Some of the tools seem to apply to upstream version mangling, versus the debian versioning scheme. As far as I can tell, the upstream tarball or git tag version must be needing the "+dfsg.N" as a suffix for `uscan`, which gets passed usually to `uupdate --upstream-version`, or a custom `debian/repack --upstream-version` script call. Yet, both `uupdate` and my `debian/repack` script read the release version from `debian/changelog`, which seems that it needs to follow the pattern enforced by `lintian` with the dashes instead of a period.

Things get a bit stranger and messier when looking at real packages in the wild too...

Just looking at output for `dpkg -l | grep -i dfsg` shows that most packages follow the "dfsg-N" pattern (with or without debian versioning like: "NubuntuN", "NbuildN), and only a few follow the "dfsg.N" pattern, but it's usually suffixed with a dash and the debian / ubuntu version string, with some only having a final "-N":

    $ dpkg -l | grep -i 'dfsg\.'
    ii apg 2.2.3.dfsg.1-5 amd64 Automated Password Generator - Standalone version
    ii info 6.7.0.dfsg.2-5 amd64 Standalone GNU Info documentation browser
    ii install-info 6.7.0.dfsg.2-5 amd64 Manage installed documentation in info format
    ii libdns66 1:9.7.1.dfsg.P2-2ubuntu0.3 amd64 DNS Shared Library used by BIND
    ii libgs8 8.71.dfsg.2-0ubuntu7 amd64 The Ghostscript PostScript/PDF interpreter Library
    ii libisc60 1:9.7.1.dfsg.P2-2ubuntu0.3 amd64 ISC Shared Library used by BIND
    ii libisccfg60 1:9.7.1.dfsg.P2-2ubuntu0.3 amd64 Config File Handling Library used by BIND
    ii libtag1v5:amd64 1.11.1+dfsg.1-0.3ubuntu2 amd64 audio meta-data library
    ii libtag1v5-vanilla:amd64 1.11.1+dfsg.1-0.3ubuntu2 amd64 audio meta-data library - vanilla flavour
    ii libtheora0:amd64 1.1.1+dfsg.1-15ubuntu2 amd64 Theora Video Compression Codec
    ii libtheora0:i386 1.1.1+dfsg.1-15ubuntu2 i386 Theora Video Compression Codec
    ii projectm amd64 PulseAudio module for projectM providing projectm-pulseaudio
    ii texinfo 6.7.0.dfsg.2-5 amd64 Documentation system for on-line information and printed output

Seems like debian versioning is overly complicated, and the tooling that checks these is a bit esoteric.
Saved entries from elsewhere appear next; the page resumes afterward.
**config.mk**
```make
export PLATFORM = sky130hd
export DESIGN_NAME = hsm_cmd_engine
export DESIGN_NICKNAME = d
export VERILOG_FILES = /design/src/rtl/hsm_cmd_engine.sv
export SDC_FILE = /design/constraint.sdc
export NUM_CORES = 1
export LEC_CHECK = 0
export ABC_AREA = 0
export BUFFER_PORTS_ARGS = -buffer_cell sky130_fd_sc_hd__buf_2
export CORE_ASPECT_RATIO = 1.75
export CORE_MARGIN = 2
export CORE_UTILIZATION = 58
export CTS_BUF_LIST = sky130_fd_sc_hd__clkbuf_8
export CTS_CLUSTER_DIAMETER = 100
export DETAILED_ROUTE_END_ITERATION = 8
export PLACE_DENSITY_LB_ADDON = 0.2
export SYNTH_ARGS = -nofsm -noshare
export SYNTH_HDL_FRONTEND = slang
export SYNTH_SLANG_ARGS = --single-unit
```
**constraint.sdc**
```tcl
create_clock -name S_AXI_ACLK -period 3 [get_ports S_AXI_ACLK]
set_input_delay 0.45 -clock S_AXI_ACLK [delete_from_list [all_inputs] [get_ports S_AXI_ACLK]]
set_output_delay 0.45 -clock S_AXI_ACLK [all_outputs]
set_load 0.005 [all_outputs]
```
**src/rtl/hsm_cmd_engine.sv**
```systemverilog
// HSM command engine: key store and key write/lock/zeroize/cipher; result 1, ROUNDS+1 or NUM_SLOTS+1 cycles after accept.
// One command in flight: cmd_ready only in IDLE, response held until rsp_ready. Key readback is enabled by HSM_KEY_READBACK_EN.
module hsm_cmd_engine #(
  parameter int SLOT_W = 3,
  parameter int ROUNDS = 4
) (
  input  logic              S_AXI_ACLK,
  input  logic              S_AXI_ARESETN,
  input  logic              cmd_valid,
  output logic              cmd_ready,
  input  logic [3:0]        cmd_op,
  input  logic [SLOT_W-1:0] cmd_slot,
  input  logic [31:0]       cmd_data,
  output logic              rsp_valid,
  input  logic              rsp_ready,
  output logic [31:0]       rsp_data,
  output logic [1:0]        rsp_status,
  output logic              busy
);

  localparam int NUM_SLOTS = 2 ** SLOT_W;
  localparam int RND_W     = (ROUNDS > 1) ? $clog2(ROUNDS) : 1;
  localparam int CNT_W     = (SLOT_W > RND_W) ? SLOT_W : RND_W;
  localparam logic [31:0] DELTA = 32'h9E3779B9;

  localparam logic [1:0] ST_OK     = 2'b00;
  localparam logic [1:0] ST_LOCKED = 2'b01;
  localparam logic [1:0] ST_BADOP  = 2'b10;
  localparam logic [1:0] ST_EMPTY  = 2'b11;

  typedef enum logic [1:0] {S_IDLE, S_RUN, S_ZERO, S_RESP} state_t;

  state_t                 state_q, state_d;
  logic [31:0]            key_q [NUM_SLOTS];
  logic [31:0]            key_d [NUM_SLOTS];
  logic [NUM_SLOTS-1:0]   vld_q, vld_d;
  logic [NUM_SLOTS-1:0]   lock_q, lock_d;
  logic [31:0]            x_q, x_d;
  logic [SLOT_W-1:0]      slot_q, slot_d;
  logic                   dec_q, dec_d;
  logic [CNT_W-1:0]       cnt_q, cnt_d;
  logic [1:0]             st_q, st_d;

  logic [31:0] k_sel, enc_t, enc_x, dec_t, dec_x;

  // x_q is both the cipher working register and the held response data.
  assign k_sel = key_q[slot_q];
  assign enc_t = x_q ^ k_sel;
  assign enc_x = {enc_t[26:0], enc_t[31:27]} + DELTA;
  assign dec_t = x_q - DELTA;
  assign dec_x = {dec_t[4:0], dec_t[31:5]} ^ k_sel;

  always_comb begin
    state_d = state_q;
    key_d   = key_q;
    vld_d   = vld_q;
    lock_d  = lock_q;
    x_d     = x_q;
    slot_d  = slot_q;
    dec_d   = dec_q;
    cnt_d   = cnt_q;
    st_d    = st_q;
    unique case (state_q)
      S_IDLE: begin
        if (cmd_valid) begin
          slot_d  = cmd_slot;
          x_d     = 32'h0;
          st_d    = ST_OK;
          cnt_d   = '0;
          state_d = S_RESP;
          case (cmd_op)
            4'd0: ;
            4'd1: begin
              if (lock_q[cmd_slot]) begin
                st_d = ST_LOCKED;
              end else begin
                key_d[cmd_slot] = cmd_data;
                vld_d[cmd_slot] = 1'b1;
              end
            end
            4'd2, 4'd3: begin
              if (!vld_q[cmd_slot]) begin
                st_d = ST_EMPTY;
              end else begin
                x_d     = cmd_data;
                dec_d   = cmd_op[0];
                state_d = S_RUN;
              end
            end
            4'd4: lock_d[cmd_slot] = 1'b1;
            4'd5: state_d = S_ZERO;
`ifdef HSM_KEY_READBACK_EN
            4'd6: begin
              if (lock_q[cmd_slot])      st_d = ST_LOCKED;
              else if (!vld_q[cmd_slot]) st_d = ST_EMPTY;
              else                       x_d  = key_q[cmd_slot];
            end
`endif
            default: st_d = ST_BADOP;
          endcase
        end
      end
      S_RUN: begin
        x_d   = dec_q ? dec_x : enc_x;
        cnt_d = cnt_q + CNT_W'(1);
        if (cnt_q == CNT_W'(ROUNDS - 1)) begin
          cnt_d   = '0;
          state_d = S_RESP;
        end
      end
      S_ZERO: begin
        key_d[cnt_q[SLOT_W-1:0]]  = 32'h0;
        vld_d[cnt_q[SLOT_W-1:0]]  = 1'b0;
        lock_d[cnt_q[SLOT_W-1:0]] = 1'b0;
        cnt_d = cnt_q + CNT_W'(1);
        if (cnt_q == CNT_W'(NUM_SLOTS - 1)) begin
          cnt_d   = '0;
          state_d = S_RESP;
        end
      end
      S_RESP: begin
        if (rsp_ready) state_d = S_IDLE;
      end
      default: state_d = S_IDLE;
    endcase
  end

  always_ff @(posedge S_AXI_ACLK) begin
    if (!S_AXI_ARESETN) begin
      state_q <= S_IDLE;
      key_q   <= '{default: '0};
      vld_q   <= '0;
      lock_q  <= '0;
      x_q     <= '0;
      slot_q  <= '0;
      dec_q   <= 1'b0;
      cnt_q   <= '0;
      st_q    <= ST_OK;
    end else begin
      state_q <= state_d;
      key_q   <= key_d;
      vld_q   <= vld_d;
      lock_q  <= lock_d;
      x_q     <= x_d;
      slot_q  <= slot_d;
      dec_q   <= dec_d;
      cnt_q   <= cnt_d;
      st_q    <= st_d;
    end
  end

  assign cmd_ready  = (state_q == S_IDLE);
  assign rsp_valid  = (state_q == S_RESP);
  assign busy       = (state_q != S_IDLE);
  assign rsp_data   = x_q;
  assign rsp_status = st_q;

endmodule

```
After elaboration in Yosys (flattened, before gate mapping)

Index checks and enable logic that the tools add are counted.

Bits in registers: 315
Input port bits: 43
Output and inout bits: 37
Logic and storage cells: 122

Add/subtract/negate cells: 3
Order comparisons: 9
Equality and inequality tests: 17
Mux-type cells: 46
Bitwise logic cells: 12
Reductions and logical operators: 19

Operators by type and width:

| kind                   | number |
|---|---|
| $mux 256               | 3 |
| $pmux 256 s2           | 1 |
| $and 256x256->256      | 1 |
| $bwmux 256             | 1 |
| $mux 32                | 8 |
| $not 256->256          | 1 |
| $demux 32 s3           | 2 |
| $bmux 32 s3            | 1 |
| $pmux 32 s2            | 1 |
| $xor 32x32->32         | 2 |
| $mux 8                 | 5 |
| $add 32x32->32 const B | 1 |
| $pmux 8 s2             | 2 |
| $sub 32x32->32 const B | 1 |
| $and 8x8->8            | 2 |
| $or 8x8->8             | 2 |
| $ge 4x4->1 const B     | 3 |
| $mux 2                 | 6 |
| $not 3->4              | 3 |
| $reduce_and 4->1       | 3 |
| $mux 3                 | 3 |
| $pmux 3 s3             | 1 |
| $eq 4x2->1 const B     | 2 |
| $eq 4x3->1 const B     | 2 |
| other kinds (27)       | 49 |

Longest topological paths before layout

Depth in word-level cells: 10
Mapped depth: 15
Gate-level depth less buffers: 12

Least setup slack after synthesis

No wires, ideal clock.

Path type: register to register
Start: register slot_q[0]
End: register x_q[20], in the netlist rsp_data[20]
Setup time: 0.115 ns
Arrival time: 3.170 ns
Required time: 2.885 ns
Slack: -0.285 ns
Cell stages (with the launch flop): 15
Path buffers: 2
Clock period less this slack: 3.285 ns
Cells stage by stage: dfxtp_1 buf_6 buf_12 mux2_2 o22ai_1 or3_1 nand2_1 ha_1 a21boi_1 o31a_2 o31ai_4 mux2_4 a2111oi_2 o21ai_1 and2_1

Longest elaborated chain between the ends: 8
Elaborated cells between the ends (all ways): 9
Those cells by class: add/sub (1); mux (5); bitwise (3)

Ends and longest elaborated chain:

| what                                         | line | RTL |
|---|---|---|
| start: declaration                           | 39   | `logic [SLOT_W-1:0] slot_q, slot_d;` |
| start signal: assignment                     | 145  | `slot_q <= slot_d;` |
| $not 3->4 (not written as such) *            | 47   | `assign k_sel = key_q[slot_q];` |
| $bmux 32 s3 *                                | 47   |  |
| $mux 32 (not written as such) * (2 in a row) | 47   |  |
| $xor 32x32->32                               | 48   | `assign enc_t = x_q ^ k_sel;` |
| $add 32x32->32                               | 49   | `assign enc_x = {enc_t[26:0], enc_t[31:27]} + DELTA;` |
| $mux 32 *                                    | 104  | `x_d = dec_q ? dec_x : enc_x;` |
| $pmux 32 s2 *                                | 63   | `unique case (state_q)` |
| end signal: assignment                       | 134  | `x_q <= '0;` |
| end signal: assignment                       | 144  | `x_q <= x_d;` |
| end: declaration                             | 38   | `logic [31:0] x_q, x_d;` |

Mark *: on every way between the ends. The rest lies on a longest branch, timed or not. The select of a mux whose other input is x is not followed.
A chain may end at the register's enable or synchronous reset.

Final worst setup path

Start: register slot_q[0]
End: register x_q[25], in the netlist rsp_data[25]

The elaborated chain is that of the path after synthesis.

==> reports/metrics.yaml <==
synth:
  synth_compound_area_share_pct: 22.8
  yosysWarnings: 0
  synth_flop_cell: "dfxtp_1"
  ys_async_sr_fraction_pct: 0
  avgSynthCellArea_um2: 8.92
  synthMostInstantiatedCell: "nor2_1"
  ys_seq_area_share_pct: 39.5
  yosys.area.top_type: "dfxtp_1"
  ys_ff_latch: 315
  netlist.area_leader.share_pct: 39.5
  synth.distinct_cells: 85
  synth_edf_count: 0
  syn_inst: 1789
  muxShareOfSynthArea_pct: 10.5
  synth_common_cells: "332 x nor2_1, 315 x dfxtp_1, 275 x a22oi_1"
  syn-num-nets: 1844
  synth_xor_area_share_pct: 5.87
  netlist_area_um2: 16000
  synth_top_family_by_area: "compound AO/OA/AOI/OAI gates"
  yosys.area_share.adder_pct: 0.941
  synth_area_leaders: "dfxtp_1 40%, a22oi_1 13%, nor2_1 7.8%"
  synth-simple-area-share_pct: 15.0
route:
  wl_mm: 59.8
  post_drt_wl_per_cell_um: 25.4
  post-route-drc-count: 0
  drt-pass1-iter-count: 6
  routed_via_density: 6.66
  vias: 15700
  ant_nets: 0
  dr.first_iter.drc_count: 1897
clocking:
  clk_pin_slew_ns: 0.07
  cts_buffers: 46
  cts_num_sinks: 315
  clk_path_buf_depth: 3
  clk_latency_ns: 0.60
  htree_levels: 2
  cts_root_buffer: "clkbuf_8"
  cts_tree: "built"
finish:
  fin_util_pct: 72.0
  syn_to_final_growth_pct: 22.3
  fillers: 2095
  finalInstanceArea_um2: 19500
  drive_above_1_share_pct: 26.7
  final_net_count: 2000
  finalNonFillerCells: 2350
pwr:
  p_int_mw: 9.57
  seqPwrFrac_pct: 31.1
  pwr-share-clk_pct: 23.1
  switching_power_mw: 6.08
  powerDensity_nw_per_um2: 802
  leakage_nw: 7.26
  power_mw: 15.7
  p_comb_share_pct: 45.8
  ir_drop_mv: 0.470
  p_sw_share_pct: 38.9
floorplanning:
  fp.dieH_um: 223
  start_util_pct: 58.8
  io-pin-count: 80
  rows: 80
  core_area_um2: 27100
  die_w_um: 129
  die_area_um2: 28900
global_routing:
  grt_pass1_vias: 14900
  grt_use_met1_pct: 43.8
  grt_use_met3_pct: 7.77
  antenna_found_initial: 2
  grt_overflow: 0
  top_usage_layer: "met2"
  use_met2_pct: 62.3
  grt_max_degree: 96
  grt_pass1_wl_mm: 83.6
  grt_usage_pct: 38.0
worst_setup_path:
  crit_path_end: "rsp_data[25]"
  reg2reg_slack_ns: -0.25
  worstSetupEndpointType: "register"
  reg2reg_depth: 14
  required_ns: 3.45
  crit_arrival_ns: 3.70
  crit_type: "reg -> reg"
  cp-start-kind: "register"
  r2r-start: "slot_q[0]"
  cp-startpoint: "slot_q[0]"
  crit_fanout: 9
  reg2reg_to: "rsp_data[25]"
timing:
  tightest_slew_ns: 0.852
  max_slew_margin_pct: 43.0
  finalHoldViolations: 0
  final.setup.tns_ns: -2.54
  setup_viol: 20
  slew_viol_final: 0
  fin_worst_skew_ns: 0.0188
  layout_min_cycle_time_ns: 3.25
  rsz0062_at_grt: "true"
  post-route-period-util_pct: 108
  setup_ws_ns: -0.248
  clock.fmax_mhz: 308
outcome:
  violations: "setup timing"
  status: "finished, violations left"
hold_path:
  worst_hold_path_type: "in -> reg"
  hold_depth: 3
  worstHoldStart: "cmd_op[1]"
placed_design:
  portBuffers: 79
  placed_area_um2: 17700
  place_congestion: 0.969
  dpl.cell_count: 2236
  hpwl_mm: 36.2
run:
  cap_violations: 0
per-stage QoR:
| stage | hold slack [ns] | setup slack [ns] |
|---|---|---|
| finish | 0.164 | -0.248 |
| CTS | 0.153 | -0.173 |
| detailed placement | 0.476 | -0.270 |
| global route | 0.183 | -0.294 |
| floorplan | 0.457 | 0.0424 |
| global placement | 0.470 | -0.256 |
flip-flops by register name (all words and copies together), names as in the netlist:
register	cells
slot_q	3
dec_q	1
lock_q	8
rsp_status	2
rsp_data	32
state_q	2
cnt_q	3
vld_q	8
key_q	256
metal layers:
metal	wire length [um]	part of all wire [%]
met1	20600	34
met2	27700	46
met3	6060	10
met4	5480	9.2
met5	0	0
cell families (layout without fill, tap and decap cells):
group                    count (synthesis)  count (layout)
buffers and inverters                  197             379
AND/OR/NAND/NOR                        543             551
adder cells (fa/ha/maj)                 12              12
multiplexers                           122             122
XOR/XNOR                               104             104
other                                    0               2
AO/OA/AOI/OAI                          496             496
flip-flops                             315             315
worst min-delay path by stage:
stage,endpoint,slack [ns]
floorplan,key_q[207],0.46
global placement,key_q[207],0.47
detailed placement,key_q[171],0.48
CTS,rsp_status[1],0.15
global route,dec_q,0.18
finish,rsp_status[1],0.16
cells in the final DEF, fill, tap and decap left out, types with 7 or more instances in the layout:
master / netlist / final
or2_2: 8 / 8
nand2_1: 85 / 81
and3_1: 9 / 9
o21ai_1: 5 / 11
ha_1: 12 / 11
buf_12: 3 / 22
nor3_1: 17 / 15
mux2i_1: 69 / 65
xnor2_2: 1 / 10
a22o_1: 10 / 9
dfxtp_1: 315 / 312
inv_1: 22 / 36
nand3_1: 21 / 20
a211oi_1: 10 / 8
buf_6: 7 / 10
nor2_1: 332 / 322
o22ai_2: 0 / 7
buf_4: 2 / 160
o21ai_2: 1 / 8
o21ai_0: 43 / 30
buf_2: 5 / 79
nand2b_1: 8 / 7
nor2_4: 1 / 17
o221a_2: 16 / 16
clkbuf_8: 0 / 61
o22ai_1: 22 / 14
a22oi_2: 2 / 9
nor2b_1: 8 / 7
mux2_2: 14 / 9
a221oi_1: 16 / 12
a21oi_1: 48 / 44
mux4_2: 30 / 30
and2_1: 12 / 11
xnor2_1: 80 / 71
xor2_1: 22 / 21
a22oi_1: 275 / 268
nand3b_1: 7 / 7
area by class of cell:
cell class	instances	area (um2)	area share (%)
antenna	2	5.00	0.0256
clock buffer	61	840	4.30
clock inverter	21	119	0.609
inverter	22	90.1	0.461
multi-input combinational	1285	9450	48.4
sequential	315	6310	32.3
tap	369	462	2.36
timing repair buffer	275	2240	11.5
critical path, stage by stage, from the launching register on:
cell,delay (ns)
dfxtp_4,0.40
buf_4,0.16
buf_12,0.14
mux2i_1,0.16
a22o_1,0.28
or3_1,0.40
a222oi_1,0.32
buf_4,0.20
o31a_2,0.18
o221ai_4,0.13
a21boi_4,0.28
buf_4,0.15
xnor2_1,0.06
o211ai_1,0.15
a31oi_1,0.10
timing repair:
item | 4_1_cts | 5_1_grt
hold buffers | 0 | 0
setup buffers | 10 | 12
gates cloned | 1 | 10
endpoints found under the setup margin | 19 | 292
resized for setup | 30 | 94
pin swaps | 22 | 50
power by group through the flow:
stage               logic (mW)  clock network (mW)  registers [mW]
floorplan                 3.84                   0            4.79
global placement          6.12                   0            4.93
detailed placement        6.19                   0            4.93
CTS                       6.42                3.64            4.84
global route              7.53                3.80            4.89
finish                    7.16                3.62            4.87
Power figures use the tool's default switching activity.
This was my best attempt at trying to figure it out, and I'm still wondering why `lintian` and the other tools like `uscan`, `uupdate` are seeming to want different patterns for "+dfsg" type packages.

Any idea what the official way to version a DFSG package might be for Ubuntu, or how this fits into the `git-buildpackage`, `uscan`, and `lintian` tools workflow? Does this even really matter for a PPA?

James Cuzella (trinitronx) said : #6

Thanks! I must've been too sleep deprived while reading some of those docs earlier this week. Taking the time again to re-read some of those helped. Specifically, the "Version" section in the "Control files and their fields" doc cleared up the confusion for me:


> The version number of a package. The format is: [epoch:]upstream_version[-debian_revision].

The one currently used was:

I noticed it's missing a dash, and instead was using the tilde "~" character. That's why "+dfsg-1" worked to pass lintian, but "+dfsg.1" did not.

I think the main confusing bit was about tilde `~` vs. dash `-`, which actually matters because it's the separator between upstream & debian version parts of the full package version string. I must've copied the version string passed to `gbp dch --new-version=` from some other PPA example or tutorial that really didn't understand the more strict version semantics.

The reason that they must've used tilde `~` could have been due to the sort ordering, which is explained pretty well here:


So, to summarize for future package maintainers:

 - The "--upstream-version" flag passed between `uscan` and `uupdate` is only concerned directly with the "upstream_version" part of the full release version.
   - The full pattern inside `uupdate` or custom `uscan` script (e.g.: `debian/repack`) is then:

    release_version = [epoch:]upstream_version[-debian_revision]

   - While, the other tools all use the full debian changelog / control file version string like "`release_version`" above such as: `gbp dch`, `dch`, `dpkg --compare-versions` and `dpkg-parsechangelog --show-field "Version"`
 - All the rules in those linked Debian & Ubuntu docs about version string characters and sorting still apply.

James Cuzella (trinitronx) said : #7

Thanks Manfred Hampl, that solved my question.